* **About this task**:
Looking at the data, count the lines where the word "Wirelength" occurs and answer with only the number.

* **Exercise input**:
====
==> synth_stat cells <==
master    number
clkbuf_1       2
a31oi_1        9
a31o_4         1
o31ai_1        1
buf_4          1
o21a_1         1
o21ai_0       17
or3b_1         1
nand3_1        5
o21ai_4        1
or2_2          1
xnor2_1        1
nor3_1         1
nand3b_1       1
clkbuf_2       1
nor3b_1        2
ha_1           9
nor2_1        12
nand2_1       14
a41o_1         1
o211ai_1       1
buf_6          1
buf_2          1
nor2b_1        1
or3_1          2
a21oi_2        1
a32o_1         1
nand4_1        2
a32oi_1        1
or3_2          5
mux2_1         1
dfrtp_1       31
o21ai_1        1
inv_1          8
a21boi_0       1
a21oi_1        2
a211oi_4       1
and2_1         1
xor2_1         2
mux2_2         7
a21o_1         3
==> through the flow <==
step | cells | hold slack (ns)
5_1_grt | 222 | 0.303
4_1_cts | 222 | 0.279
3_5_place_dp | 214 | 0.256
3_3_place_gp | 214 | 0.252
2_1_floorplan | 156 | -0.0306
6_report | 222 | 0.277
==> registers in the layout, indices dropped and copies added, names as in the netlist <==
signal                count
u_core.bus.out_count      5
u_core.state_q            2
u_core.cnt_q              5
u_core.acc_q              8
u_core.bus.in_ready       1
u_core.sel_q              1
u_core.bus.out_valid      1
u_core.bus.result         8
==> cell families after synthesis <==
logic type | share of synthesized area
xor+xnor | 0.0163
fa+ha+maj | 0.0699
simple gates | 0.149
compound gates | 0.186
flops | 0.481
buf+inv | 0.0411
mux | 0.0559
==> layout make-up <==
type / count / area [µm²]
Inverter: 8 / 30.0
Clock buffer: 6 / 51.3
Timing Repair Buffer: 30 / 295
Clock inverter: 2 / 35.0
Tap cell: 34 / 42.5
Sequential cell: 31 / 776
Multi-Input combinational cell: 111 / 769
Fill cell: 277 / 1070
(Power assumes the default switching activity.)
[config.mk]
export PLATFORM = sky130hd
export DESIGN_NAME = led_breath_pwm
export DESIGN_NICKNAME = d
export VERILOG_FILES = /design/src/rtl/led_pkg.sv /design/src/rtl/led_pwm_core.sv /design/src/rtl/led_breath_pwm.sv
export SDC_FILE = /design/constraint.sdc
export NUM_CORES = 1
export LEC_CHECK = 0
export CAP_MARGIN = 20
export CORE_AREA = 2 2 75 77
export DETAILED_ROUTE_END_ITERATION = 10
export DIE_AREA = 0 0 77 79
export GPL_ROUTABILITY_DRIVEN = 1
export SYNTH_ARGS = -nofsm -noshare
export SYNTH_HDL_FRONTEND = slang
export SYNTH_SLANG_ARGS = --single-unit
[constraint.sdc]
create_clock -name clk -period 1.85 [get_ports clk]
set_input_delay 0.37 -clock clk [delete_from_list [all_inputs] [get_ports clk]]
set_output_delay 0.37 -clock clk [all_outputs]
set_load 0.01 [all_outputs]
[src/rtl/led_pkg.sv]
// Shared LED constants and the breathing-FSM state type.
package led_pkg;

    typedef enum logic [1:0] {
        OFF       = 2'd0,
        RAMP_UP   = 2'd1,
        ON        = 2'd2,
        RAMP_DOWN = 2'd3
    } breath_state_t;

    // Board clock shared with the blinker; 1953 cycles per step gives ~10 ms for a full fade.
    localparam int unsigned LED_CLK_HZ       = 32'd50_000_000;
    localparam int unsigned DEF_PWM_BITS     = 32'd8;
    localparam int unsigned DEF_STEP_DIV     = 32'd1953;

endpackage

[src/rtl/led_pwm_core.sv]
// Free-running PWM counter with compare and true-100% override, registered output.
module led_pwm_core #(
    parameter int unsigned PWM_BITS = 8
) (
    input  logic                clk,
    input  logic                rst_n,
    input  logic [PWM_BITS-1:0] duty,
    output logic                pwm_out
);

    localparam logic [PWM_BITS-1:0] MAX = {PWM_BITS{1'b1}};

    logic [PWM_BITS-1:0] pwm_cnt_r;
    logic                pwm_out_r;
    logic                pwm_nxt_s;

    // Compare against the free-running counter; full scale holds the pin high.
    always_comb begin
        pwm_nxt_s = 1'b0;
        if (duty == MAX) begin
            pwm_nxt_s = 1'b1;
        end else begin
            pwm_nxt_s = (pwm_cnt_r < duty);
        end
    end

    // Counter and registered pin drive.
    always_ff @(posedge clk or negedge rst_n) begin
        if (!rst_n) begin
            pwm_cnt_r <= {PWM_BITS{1'b0}};
            pwm_out_r <= 1'b0;
        end else begin
            pwm_cnt_r <= pwm_cnt_r + PWM_BITS'(1);
            pwm_out_r <= pwm_nxt_s;
        end
    end

    assign pwm_out = pwm_out_r;

endmodule

[src/rtl/led_breath_pwm.sv]
// LED breathing driver: ramps brightness toward led_req and drives a PWM pin.
// Optional build macro LED_BREATH_GAMMA_EN adds a squared-brightness stage.
module led_breath_pwm
    import led_pkg::*;
#(
    parameter int unsigned PWM_BITS = DEF_PWM_BITS,
    parameter int unsigned STEP_DIV = DEF_STEP_DIV
) (
    input  logic                clk,
    input  logic                rst_n,
    input  logic                en,
    input  logic                led_req,
    output logic                led_pwm,
    output logic [PWM_BITS-1:0] level,
    output logic                busy
);

    localparam logic [PWM_BITS-1:0] MAX       = {PWM_BITS{1'b1}};
    localparam int unsigned         CNT_W     = (STEP_DIV > 32'd1) ? $clog2(STEP_DIV) : 32'd1;
    localparam logic [CNT_W-1:0]    STEP_LAST = CNT_W'(STEP_DIV - 32'd1);

    breath_state_t       state_r, state_nxt_s;
    logic [PWM_BITS-1:0] level_r, level_nxt_s;
    logic [CNT_W-1:0]    step_cnt_r, step_nxt_s;
    logic                busy_r;
    logic                tick_s;
    logic [PWM_BITS-1:0] duty_s;

    assign tick_s = (step_cnt_r == STEP_LAST);

    // Next state, level and step counter; a direction change beats a same-cycle tick.
    always_comb begin
        state_nxt_s = state_r;
        level_nxt_s = level_r;
        step_nxt_s  = step_cnt_r;
        if (!en) begin
            state_nxt_s = OFF;
            level_nxt_s = {PWM_BITS{1'b0}};
            step_nxt_s  = {CNT_W{1'b0}};
        end else begin
            case (state_r)
                OFF: begin
                    if (led_req) begin
                        state_nxt_s = RAMP_UP;
                        step_nxt_s  = {CNT_W{1'b0}};
                    end else begin
                        step_nxt_s  = {CNT_W{1'b0}};
                    end
                end
                RAMP_UP: begin
                    if (!led_req) begin
                        state_nxt_s = RAMP_DOWN;
                        step_nxt_s  = {CNT_W{1'b0}};
                    end else if (tick_s) begin
                        step_nxt_s = {CNT_W{1'b0}};
                        if (level_r >= (MAX - PWM_BITS'(1))) begin
                            level_nxt_s = MAX;
                            state_nxt_s = ON;
                        end else begin
                            level_nxt_s = level_r + PWM_BITS'(1);
                        end
                    end else begin
                        step_nxt_s = step_cnt_r + CNT_W'(1);
                    end
                end
                ON: begin
                    if (!led_req) begin
                        state_nxt_s = RAMP_DOWN;
                        step_nxt_s  = {CNT_W{1'b0}};
                    end else begin
                        step_nxt_s  = {CNT_W{1'b0}};
                    end
                end
                RAMP_DOWN: begin
                    if (led_req) begin
                        state_nxt_s = RAMP_UP;
                        step_nxt_s  = {CNT_W{1'b0}};
                    end else if (tick_s) begin
                        step_nxt_s = {CNT_W{1'b0}};
                        if (level_r <= PWM_BITS'(1)) begin
                            level_nxt_s = {PWM_BITS{1'b0}};
                            state_nxt_s = OFF;
                        end else begin
                            level_nxt_s = level_r - PWM_BITS'(1);
                        end
                    end else begin
                        step_nxt_s = step_cnt_r + CNT_W'(1);
                    end
                end
                default: begin
                    state_nxt_s = OFF;
                    level_nxt_s = {PWM_BITS{1'b0}};
                    step_nxt_s  = {CNT_W{1'b0}};
                end
            endcase
        end
    end

    // State, level, divider and busy registers.
    always_ff @(posedge clk or negedge rst_n) begin
        if (!rst_n) begin
            state_r    <= OFF;
            level_r    <= {PWM_BITS{1'b0}};
            step_cnt_r <= {CNT_W{1'b0}};
            busy_r     <= 1'b0;
        end else begin
            state_r    <= state_nxt_s;
            level_r    <= level_nxt_s;
            step_cnt_r <= step_nxt_s;
            busy_r     <= (state_nxt_s == RAMP_UP) || (state_nxt_s == RAMP_DOWN);
        end
    end

`ifdef LED_BREATH_GAMMA_EN
    logic [2*PWM_BITS-1:0] sq_s;
    logic [PWM_BITS-1:0]   gduty_s;
    logic [PWM_BITS-1:0]   gduty_r;

    // Squared brightness; full scale is pinned so ON stays a true 100%.
    always_comb begin
        sq_s = (2*PWM_BITS)'(level_r) * (2*PWM_BITS)'(level_r);
        if (level_r == MAX) begin
            gduty_s = MAX;
        end else begin
            gduty_s = sq_s[2*PWM_BITS-1:PWM_BITS];
        end
    end

    // Gamma pipeline register.
    always_ff @(posedge clk or negedge rst_n) begin
        if (!rst_n) begin
            gduty_r <= {PWM_BITS{1'b0}};
        end else begin
            gduty_r <= en ? gduty_s : {PWM_BITS{1'b0}};
        end
    end

    // en gates duty directly so the pin goes dark one cycle after en drops.
    assign duty_s = en ? gduty_r : {PWM_BITS{1'b0}};
`else
    assign duty_s = en ? level_r : {PWM_BITS{1'b0}};
`endif

    led_pwm_core #(
        .PWM_BITS (PWM_BITS)
    ) u_core (
        .clk     (clk),
        .rst_n   (rst_n),
        .duty    (duty_s),
        .pwm_out (led_pwm)
    );

    assign level = level_r;
    assign busy  = busy_r;

endmodule

==> impl_results.md, run 1 <==
* Number of diodes added for antenna fixing at 0
* EDFF count, synth at 0
* Final number of setup-violating endpoints at 0
* GR Overflow Total at 0
* Max rail drop VDD at 0.291 mV
* Final period util at 0.989
* Nets at about 260
* Outcome: completed
* CP Data Arrival Time at about 2.0 ns
* Port buffer count at 13
* Latest clock arrival within the worst-skew pair at about 0.28 ns
* Starting utilization of the core area at 0.351
* Die Footprint at 6080 um^2
* Setup slack after placement at -0.244 ns
* HPWL after detailed placement at around 3000 um
* Startpoint type of the worst setup path: flip-flop
* First-pass GRT wire length at around 7000 um
* Post-synthesis cell count at 196
* Buffer depth of the longest clock path at 2
* Clock tree from TritonCTS: done
* Number of antenna violations at the first check in global routing at 0
* Die extent in y at a little under 80 um
* Total number of yosys warnings at 0
* Share of the yosys chip area belonging to registers at 0.401
* RSZ-0062 raised after global routing: true
* Number of H-tree branching levels at 2
* Highest metal layer with signal wires: met4
* Fraction of layout cells with a size suffix above 1 at 0.235
* # Max-Cap Violations at 0
* DRC viols at 0
* Power per cell area at approximately 530 nW/um^2
* Max frequency at approximately 0.55 GHz
* Router iterations before antenna repair at 4
* Number of violations reported at the end of detailed-routing iteration 0 at between 90 and 100
* Post-Route Skew at ~0.0078 ns
* Async SR Flop Fraction at 1.00
* Most used flip-flop cell after synthesis: sky130_fd_sc_hd__dfrtp_1
* Overall routing resource usage at 0.144
* CP Data Required Time at ~2.0 ns
* Routability-driven placement congestion ratio at between 0.7 and 0.8
* Most frequent cells in the layout: 30 x sky130_fd_sc_hd__buf_4, 29 x sky130_fd_sc_hd__dfrtp_1, 24 x sky130_fd_sc_hd__nand2_1, 16 x sky130_fd_sc_hd__nor2_1
* Total Wirelength at a little over 4000 um
* Most common cell after layout, fill and taps aside: sky130_fd_sc_hd__buf_4
* Ports placed on the boundary at 14
* CTS Buf Count at 5
* Clock-pin transition on the worst setup and hold timing paths at approximately 0.070 ns
* Fin Hold WS at about 0.47 ns
* Root buffer selected by CTS: sky130_fd_sc_hd__clkbuf_8
* Post-DRT Antenna Nets at 0
* Category of the critical setup timing path: reg2reg
* Library cells used by synthesis at 45
* Type of element capturing the critical path: flip-flop
* Detailed-route wire length per cell at around 13 um
* Vias in the first global route at around 1.5k
* Synthesized area per cell at approximately 9.5 um^2
* P&R area growth vs syn at 30.2%
* Routed metal-1 wire length at between 1500 and 2000 um
* Post-layout min period at 1.83 ns
* Leakage power figure at between 1 and 1.5 nW
* Met3 WL post-DR at 144 um
* Final Hold Viols at 0
* Floorplan Core Area at between 5000 and 6000 um^2
* Floorplan row count at 27
* Die boundary width at roughly 77 um
* Post-CTS Hold Fix Bufs at 0
* Drt via density at around 5
* Sum of negative setup slack at 0 ns
* Type of the worst min-delay path: in2async
* Yosys reg bits at 30
* Rel. slew slack at 0.729
* Syn Std Cell Area at roughly 1900 um^2
* Syn Nets at 214
* Transition time at the pin with the least slew margin at approximately 0.40 ns
* Sink count of the clock tree at 30
* Final setup slack of the worst path at ~0.021 ns
* Met2 layer wire length in the routed design at between 1500 and 2000 um
* DR vias at roughly 1.5k
* Maximum net fanout on the critical path at 2
* Pin count of the biggest net entering global routing at 31
* Fin. max-slew vios at 0
critical path, stage by stage (launching register included):
cell and delay (ns):
sky130_fd_sc_hd__dfrtp_1 0.39, sky130_fd_sc_hd__or4_4 0.56, sky130_fd_sc_hd__nor4_4 0.25, sky130_fd_sc_hd__buf_4 0.18
sky130_fd_sc_hd__nand4_1 0.09, sky130_fd_sc_hd__a21oi_1 0.17, sky130_fd_sc_hd__a311oi_1 0.06
cells by family (layout without fill, tap and decap cells):
group	after synthesis	in the layout	share of synthesized area
buffers and inverters	16	58	0.0408
adder cells (fa/ha/maj)	14	14	0.0936
AND/OR/NAND/NOR	82	82	0.228
XOR/XNOR	26	26	0.122
AO/OA/AOI/OAI	28	28	0.115
flip-flops	30	30	0.401
synthesized netlist by cell type, drive strengths merged, types with 2 or more instances:
master | count | area [um^2]
a21oi | 3 | 15.0
a31oi | 2 | 12.5
and3 | 5 | 31.3
and4 | 2 | 18.8
buf | 3 | 27.5
clkbuf | 5 | 18.8
dfrtp | 30 | 751
ha | 14 | 175
inv | 8 | 30.0
nand2 | 25 | 93.8
nand2b | 3 | 18.8
nand3 | 13 | 65.1
nand4 | 3 | 18.8
nor2 | 16 | 60.1
nor3 | 3 | 15.0
nor4 | 2 | 27.5
o21ai | 5 | 25.0
o221ai | 4 | 35.0
o31ai | 2 | 15.0
or2 | 2 | 12.5
or3 | 2 | 13.8
xnor2 | 13 | 114
xor2 | 13 | 114
area by class of cell:
type,instances,area (um^2)
Fill cell,516,2900
Timing Repair Buffer,44,367
Tap cell,72,90.1
Inverter,8,30.0
Sequential cell,30,752
Multi-Input combinational cell,150,1120
Clock buffer,6,82.6
sequential cells by signal, indices dropped and copies added, names as in the netlist:
name              cells
level                 8
state_r               2
step_cnt_r           11
u_core.pwm_cnt_r      8
u_core.pwm_out        1
report_power, final:
part           internal [W]  switching, W
registers          0.000662     0.0000116
clock network      0.000287      0.000242
logic             0.0000396     0.0000511
total              0.000988      0.000305
per-stage QoR:
step           utilization  power (W)  cells  area [um^2]
6_report             0.457    0.00129    310         2440
3_5_place_dp         0.425   0.000771    303         2270
3_3_place_gp         0.425   0.000770    303         2270
5_1_grt              0.457    0.00135    310         2440
2_1_floorplan            -   0.000719    196         1870
4_1_cts              0.443    0.00130    309         2370
per-layer routing:
layer	up-vias	GRT usage
met5	-	0
met4	0	0.0518
met3	6	0.0341
met2	24	0.235
met1	738	0.187
li1	774	-
worst paths after layout:
kind                                                    start                             to  slack, ns  depth (start not counted)
worst max-delay path                     level[3]$_DFFE_PN0P_           state_r[0]$_DFF_PN0_       0.02                          6
worst min-delay path                                    rst_n  u_core.pwm_cnt_r[5]$_DFF_PN0_       0.47                          2
worst max register to register           level[3]$_DFFE_PN0P_           state_r[0]$_DFF_PN0_       0.02                          6
worst min register to register  u_core.pwm_cnt_r[7]$_DFF_PN0_  u_core.pwm_cnt_r[7]$_DFF_PN0_       0.49                          1
max in group asynchronous                               rst_n           level[6]$_DFFE_PN0P_       1.08                          2
min in group clk                u_core.pwm_cnt_r[7]$_DFF_PN0_  u_core.pwm_cnt_r[7]$_DFF_PN0_       0.49                          1
what timing repair did:
item	4_1_cts	5_1_grt
setup endpoints to repair	20	20
gates cloned	0	0
buffers inserted	0	1
gates resized for setup	3	14
pin swaps	1	5
Note: power is estimated with default switching activity, not from simulation.
==> run 2: changes to the inputs <==
- HOLD_SLACK_MARGIN: default -> 0.15
==> results of run 2 <==
No change in the layout: final DEF, timing and power equal those of run 1.
==> run 3: changes to the inputs <==
- CAP_MARGIN: 20 -> 30
- CORE_AREA: 2 2 75 77 -> 2 2 63 65
- DIE_AREA: 0 0 77 79 -> 0 0 65 67
- PLACE_DENSITY: default -> 0.74
- SLEW_MARGIN: default -> 40
==> run 3 against run 2 <==
Compared with the run above: sequential cell count is the same; global-route usage grew 7.8 points; final cell count shrank 11%; critical path depth shrank 2; die area shrank 28%; power shrank 0.26%; routed wire length grew 5.3%; clock skew shrank 0.00079 ns; combinational power shrank 2.8%; hold slack gained 0.0020 ns; via count grew 1.2%; critical path type unchanged; largest cell class unchanged; highest routed layer unchanged.
==> impl_results.md, run 3 (same netlist as run 1, synthesis figures left out) <==
* Number of flip-flops under the largest register name at 11 (unchanged)
* CP Data Arrival Time at 1.98 ns (about the same)
* Type of element capturing the critical path: flip-flop (unchanged)
* HPWL after detailed placement at 3070 um (was 2970 um)
* DR vias at 1561 (was 1542)
* First-pass GRT wire length at 7380 um (was 7000 um)
* Sequential standard cell area at 751 um^2 (was 752 um^2)
* Die extent in y at 67 um (was 79 um)
* Max rail drop VDD at 0.481 mV (was 0.291 mV)
* Router iterations before antenna repair at 4 (unchanged)
* P&R area growth vs syn at 24.8% (was 30.2%)
* # Max-Cap Violations at 0 (unchanged)
* CP Data Required Time at 2.01 ns (about the same)
* Fin. max-slew vios at 0 (unchanged)
* Drt via density at 5.64 (was 4.97)
* Routability-driven placement congestion ratio at 0.837 (was 0.792)
* Fraction of layout cells with a size suffix above 1 at 0.205 (was 0.235)
* Post-DRT Antenna Nets at 0 (unchanged)
* Post-CTS Hold Fix Bufs at 0 (unchanged)
* Pin count of the biggest net entering global routing at 31 (unchanged)
* Max frequency at 0.551 GHz (was 0.547 GHz)
* Register with the most flip-flops: step_cnt_r (unchanged)
* Maximum net fanout on the critical path at 8 (was 2)
* Number of diodes added for antenna fixing at 0 (unchanged)
* Most frequent cells in the layout: 30 x sky130_fd_sc_hd__dfrtp_1, 25 x sky130_fd_sc_hd__nand2_1, 22 x sky130_fd_sc_hd__buf_4, 15 x sky130_fd_sc_hd__nor2_1 (was 30 x sky130_fd_sc_hd__buf_4, 29 x sky130_fd_sc_hd__dfrtp_1, 24 x sky130_fd_sc_hd__nand2_1, 16 x sky130_fd_sc_hd__nor2_1)
* Overall routing resource usage at 0.222 (was 0.144)
* Startpoint type of the worst setup path: flip-flop (unchanged)
* Final number of setup-violating endpoints at 0 (unchanged)
* Final period util at 0.982 (was 0.989)
* Die Footprint at 4360 um^2 (was 6080 um^2)
* Starting utilization of the core area at 0.519 (was 0.351)
* Post-Route Skew at 0.00696 ns (was 0.00775 ns)
* Most common cell after layout, fill and taps aside: sky130_fd_sc_hd__dfrtp_1 (was sky130_fd_sc_hd__buf_4)
* RSZ-0062 raised after global routing: true (unchanged)
* Final core area utilization at 0.648 (was 0.457)
* Vias in the first global route at 1605 (was 1506)
* Buffer depth of the longest clock path at 2 (unchanged)
* Type of the worst min-delay path: in2async (unchanged)
* Number of antenna violations at the first check in global routing at 0 (unchanged)
* Clock-pin transition on the worst setup and hold timing paths at 0.07 ns (about the same)
* Area of combinational cells with multiple inputs at 1120 um^2 (about the same)
* Root buffer selected by CTS: sky130_fd_sc_hd__clkbuf_8 (unchanged)
* Clock tree from TritonCTS: done (unchanged)
* Total Wirelength at 4260 um (was 4050 um)
* Port buffer count at 13 (unchanged)
* Power per cell area at 552 nW/um^2 (was 530 nW/um^2)
* GR Overflow Total at 0 (unchanged)
* DRC viols at 0 (unchanged)
* Startpoint of the worst register-to-register path: level[2]$_DFFE_PN0P_ (was level[3]$_DFFE_PN0P_)
* Number of fill cells in the layout at 288 (was 516)
* Detailed-route wire length per cell at 15.4 um (was 13.1 um)
* Post-layout min period at 1.82 ns (was 1.83 ns)
* Total Power at 0.00129 W (about the same)
* Category of the critical setup timing path: reg2reg (unchanged)
* Leakage power figure at 1.06 nW (was 1.10 nW)
* Floorplan row count at 22 (was 27)
* Nets at 248 (was 257)
* Beginning of the critical path: level[2]$_DFFE_PN0P_ (was level[3]$_DFFE_PN0P_)
* Transition time at the pin with the least slew margin at 0.603 ns (was 0.401 ns)
* Ports placed on the boundary at 14 (unchanged)
* Sink count of the clock tree at 30 (unchanged)
* Final Hold Viols at 0 (unchanged)
* Fin Hold WS at 0.477 ns (was 0.475 ns)
* Rel. slew slack at 0.596 (was 0.729)
* Outcome: completed (unchanged)
* Floorplan Core Area at 3610 um^2 (was 5340 um^2)
* Worst R2R Path Depth at 4 (was 6)
* Number of violations reported at the end of detailed-routing iteration 0 at 148 (was 97)
* CTS Buf Count at 5 (unchanged)
* Number of H-tree branching levels at 2 (unchanged)
* Die boundary width at 65 um (was 77 um)
* Latest clock arrival within the worst-skew pair at 0.28 ns (about the same)
-- run 3: changes by cell type in the layout (fill, tap and decap cells not counted), sizes merged --
cell / previous run / this run
buf: 31 / 22
clkdlybuf4s50: 13 / 12
dlygate4sd2: 0 / 1
-- run 3: path summary, 6_finish.rpt --
check                                                 to  slack [ns]
setup reg to reg                    level[3]$_DFFE_PN0P_        0.03
min in group clk           u_core.pwm_cnt_r[0]$_DFF_PN0_        0.50
hold / removal                   step_cnt_r[3]$_DFF_PN0_        0.48
max in group asynchronous        step_cnt_r[1]$_DFF_PN0_        1.09
hold reg to reg            u_core.pwm_cnt_r[0]$_DFF_PN0_        0.50
setup / recovery                    level[3]$_DFFE_PN0P_        0.03
-- run 3: layer usage --
metal | up-vias | global-route usage | wire [um]
li1 | 753 | - | -
met1 | 765 | 0.253 | 1740
met2 | 38 | 0.416 | 2310
met3 | 5 | 0.0507 | 159
met4 | 0 | 0.0559 | 53
met5 | - | 0 | 0
-- run 3: metrics by stage --
stage	setup WS [ns]	cells	TNS [ns]	cell area, um^2
global placement	-0.183	270	-2.29	2170
CTS	0.00598	277	0	2280
global route	-0.0516	277	-0.181	2340
finish	0.0337	277	0	2340
detailed placement	-0.300	270	-3.46	2170
floorplan	-0.00605	196	-0.00728	1870
-- run 3: critical path, stage by stage (launching register included) --
cell                       delay (ns)
sky130_fd_sc_hd__dfrtp_1         0.41
sky130_fd_sc_hd__or4_4           0.57
sky130_fd_sc_hd__nor4_4          0.28
sky130_fd_sc_hd__a211oi_4        0.17
sky130_fd_sc_hd__a32o_1          0.26
-- run 3: repair_timing --
| action | in CTS | in global routing |
|---|---|---|
| buffers inserted | 1 | 0 |
| gates resized for setup | 5 | 12 |
| pin swaps | 2 | 6 |
| setup endpoints to repair | 11 | 21 |
-- run 3: area by class of cell --
cell class	instances	share of cell area
clock buffer	6	0.0354
inverter	8	0.0129
multi-input combinational	150	0.479
sequential	30	0.321
tap	48	0.0257
timing repair buffer	35	0.126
====
* **Solved exercise**:
2